Reputation: 2138
I have a user control that has a contextmenustrip that is displayed on every right click. When the user select an item on this menu, I have to pass this info to the parent control so it can react according to this.
So I need the parent to mandatory subscribe to this event. Is there a way to tell that?
If there is no way to do that, should I throw an exception or just check for null value (of the event handler) and do nothing?
Thanks.
Upvotes: 0
Views: 228
Reputation: 13897
You can create a specific constructor for your user control to prevent instantiation unless an event handler is given, like this.
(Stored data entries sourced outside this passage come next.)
### src/hw/omc_regs.vh
/*
 mute control register map, field positions and codes.
 assumes 8-bit register access with byte offsets as printed.
*/
`ifndef OMC_REGS_VH
`define OMC_REGS_VH
`define OMC_ADDR_PRIMARY 8'h80
`define OMC_ADDR_ACTION 8'h81
`define OMC_RST_PRIMARY 8'h90
`define OMC_RST_ACTION 8'h77
`define OMC_PRIMARY_WMASK 8'hd7
`define OMC_BIT_MASTER_EN 7
`define OMC_BIT_SW_REQ 6
`define OMC_BIT_ALARM_FLAG_CLEAR 5
`define OMC_BIT_HOLD_EN 4
`define OMC_BIT_LEVEL_EN 2
`define OMC_LVL_NONE 2'h0
`define OMC_LVL_FIRST 2'h1
`define OMC_LVL_SECOND 2'h2
`define OMC_LVL_EITHER 2'h3
`define OMC_TYPE_HARD 2'h0
`define OMC_TYPE_HOLD 2'h1
`define OMC_TYPE_SOFT_IQ 2'h2
`define OMC_TYPE_SOFT 2'h3
`endif

### src/hw/omc_top.v
/*
 output mute control: two control registers, cause arbitration and mute type outputs.
 assumes a simple synchronous 8-bit register port and cause inputs from pins or other
 domains, which are synchronised here.
*/
`timescale 1ns/1ns
`include "omc_regs.vh"

// Contract
// - selector 00 gives hard mute plus iq indication; 01 hold plus indication
// - selector 10 gives soft mute plus indication; 11 soft mute only
// - action register holds incident, data-valid, alarm, direct selectors high to low
// - level selector acts only while level detection enable is set
// - level selector 00 none, 01 first, 10 second, 11 either detector
module omc_top (
   // clock and reset
   input wire core_clk_i,
   input wire rst_i,
   // register port
   input wire [7:0] reg_addr_i,
   input wire reg_wr_i,
   input wire [7:0] reg_wdata_i,
   output reg [7:0] reg_rdata_o,
   // mute causes
   input wire incident_i,
   input wire data_valid_error_i,
   input wire alarm_i,
   input wire level_detector_first_i,
   input wire level_detector_second_i,
   // mute outputs
   output reg hard_silence_o,
   output reg hold_silence_o,
   output reg soft_silence_o,
   output reg iq_silenced_indication_o,
   output reg hold_feature_enable_o,
   output reg alarm_flag_clear_o,
   output reg silence_active_o
);

reg [7:0] silence_control_primary;
reg [7:0] silence_action_config;
wire [4:0] cause_pins;
wire [4:0] sync_b;
reg next_hard;
reg next_hold;
reg next_soft;
reg next_iq;
reg [7:0] next_rdata;
wire write_primary;
wire write_action;
wire [3:0] cause;
wire [3:0] cause_hard;
wire [3:0] cause_hold;
wire [3:0] cause_soft;
wire [3:0] cause_iq;
wire level_hit;
wire master_silence_enable;
wire software_silence_request;
wire level_detection_enable;
wire [1:0] level_detector_select;
wire [1:0] incident_action_select;
wire [1:0] data_valid_action_select;
wire [1:0] alarm_action_select;
wire [1:0] direct_action_select;
genvar g;

////////////////////////////////////////////////////////////////////////////////
// registers

assign write_primary = reg_wr_i & (reg_addr_i == `OMC_ADDR_PRIMARY);
assign write_action = reg_wr_i & (reg_addr_i == `OMC_ADDR_ACTION);

// control registers, reserved and strobe bits read back as zero
always @(posedge core_clk_i or posedge rst_i) begin
   if (rst_i) begin
      silence_control_primary <= `OMC_RST_PRIMARY;
      silence_action_config <= `OMC_RST_ACTION;
   end else begin
      if (write_primary) begin
         silence_control_primary <= reg_wdata_i & `OMC_PRIMARY_WMASK;
      end
      if (write_action) begin
         silence_action_config <= reg_wdata_i;
      end
   end
end

// alarm clear is a one-cycle strobe, never stored
always @(posedge core_clk_i or posedge rst_i) begin
   if (rst_i) begin
      alarm_flag_clear_o <= 1'b0;
   end else begin
      alarm_flag_clear_o <= write_primary & reg_wdata_i[`OMC_BIT_ALARM_FLAG_CLEAR];
   end
end

// read data for the address of the previous cycle
always @* begin
   case (reg_addr_i)
      `OMC_ADDR_PRIMARY: next_rdata = silence_control_primary;
      `OMC_ADDR_ACTION: next_rdata = silence_action_config;
      default: next_rdata = 8'h00;
   endcase
end

always @(posedge core_clk_i or posedge rst_i) begin
   if (rst_i) begin
      reg_rdata_o <= 8'h00;
   end else begin
      reg_rdata_o <= next_rdata;
   end
end

assign master_silence_enable = silence_control_primary[`OMC_BIT_MASTER_EN];
assign software_silence_request = silence_control_primary[`OMC_BIT_SW_REQ];
assign level_detection_enable = silence_control_primary[`OMC_BIT_LEVEL_EN];
assign level_detector_select = silence_control_primary[1:0];
assign incident_action_select = silence_action_config[7:6];
assign data_valid_action_select = silence_action_config[5:4];
assign alarm_action_select = silence_action_config[3:2];
assign direct_action_select = silence_action_config[1:0];

////////////////////////////////////////////////////////////////////////////////
// cause synchronisers

assign cause_pins = {level_detector_second_i, level_detector_first_i, alarm_i,
                     data_valid_error_i, incident_i};

// two flip-flops per pin, only the second one is read
generate
   for (g = 0; g < 5; g = g + 1) begin : g_sync
      reg first_ff;
      reg second_ff;
      always @(posedge core_clk_i or posedge rst_i) begin
         if (rst_i) begin
            first_ff <= 1'b0;
            second_ff <= 1'b0;
         end else begin
            first_ff <= cause_pins[g];
            second_ff <= first_ff;
         end
      end
      assign sync_b[g] = second_ff;
   end
endgenerate

////////////////////////////////////////////////////////////////////////////////
// cause arbitration and mute type decode

reg lvl;
always @* begin
   lvl = 1'b0;
   if (level_detection_enable) begin
      case (level_detector_select)
         `OMC_LVL_NONE: lvl = 1'b0;
         `OMC_LVL_FIRST: lvl = sync_b[3];
         `OMC_LVL_SECOND: lvl = sync_b[4];
         `OMC_LVL_EITHER: lvl = sync_b[3] | sync_b[4];
         default: lvl = 1'b0;
      endcase
   end
end
assign level_hit = lvl;

// index 0 direct, 1 alarm, 2 data valid, 3 incident
assign cause[0] = software_silence_request | level_hit;
assign cause[1] = sync_b[2];
assign cause[2] = sync_b[1];
assign cause[3] = sync_b[0];

// per cause decode: dec holds hard, hold, soft, iq from high to low
generate
   for (g = 0; g < 4; g = g + 1) begin : g_cause
      reg [3:0] dec;
      always @* begin
         dec = 4'h0;
         if (master_silence_enable && cause[g]) begin
            case (silence_action_config[2*g +: 2])
               `OMC_TYPE_HARD: dec = 4'h9;
               `OMC_TYPE_HOLD: dec = 4'h5;
               `OMC_TYPE_SOFT_IQ: dec = 4'h3;
               `OMC_TYPE_SOFT: dec = 4'h2;
               default: dec = 4'h9;
            endcase
         end
      end
      assign cause_hard[g] = dec[3];
      assign cause_hold[g] = dec[2];
      assign cause_soft[g] = dec[1];
      assign cause_iq[g] = dec[0];
   end
endgenerate

// simultaneous causes combine, no priority
always @* begin
   next_hard = |cause_hard;
   next_hold = |cause_hold;
   next_soft = |cause_soft;
   next_iq = |cause_iq;
end

////////////////////////////////////////////////////////////////////////////////
// output registers


always @(posedge core_clk_i or posedge rst_i) begin
   if (rst_i) begin
      hard_silence_o <= 1'b0;
      hold_silence_o <= 1'b0;
      soft_silence_o <= 1'b0;
      iq_silenced_indication_o <= 1'b0;
      hold_feature_enable_o <= 1'b0;
      silence_active_o <= 1'b0;
   end else begin
      hard_silence_o <= next_hard;
      hold_silence_o <= next_hold;
      soft_silence_o <= next_soft;
      iq_silenced_indication_o <= next_iq;
      hold_feature_enable_o <= silence_control_primary[`OMC_BIT_HOLD_EN];
      silence_active_o <= next_hard | next_hold | next_soft;
   end
end

endmodule // omc_top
public partial class MyUserControl : UserControl {
public MyUserControl (ToolStripItemClickedEventHandler handler) {
InitializeComponent ();
myContextMenuStrip.ItemClicked += handler;
}
}
Do note though: this won't work very well with Visual Studio's form designer, as the form designer generally expects parameter-less constructors. Instead, you need to manually create the control instance from code.
Upvotes: 2
Reputation: 55720
There is no way to enforce this at compile time - meaning that there is nothing in the .NET framework/C# language that can perform static checks at compilation to ensure that this logic is implemented in your code.
At run-time you can perform the necessary validation. For instance you might inspect the invocation list of the delegate to ensure that the parent is in that list.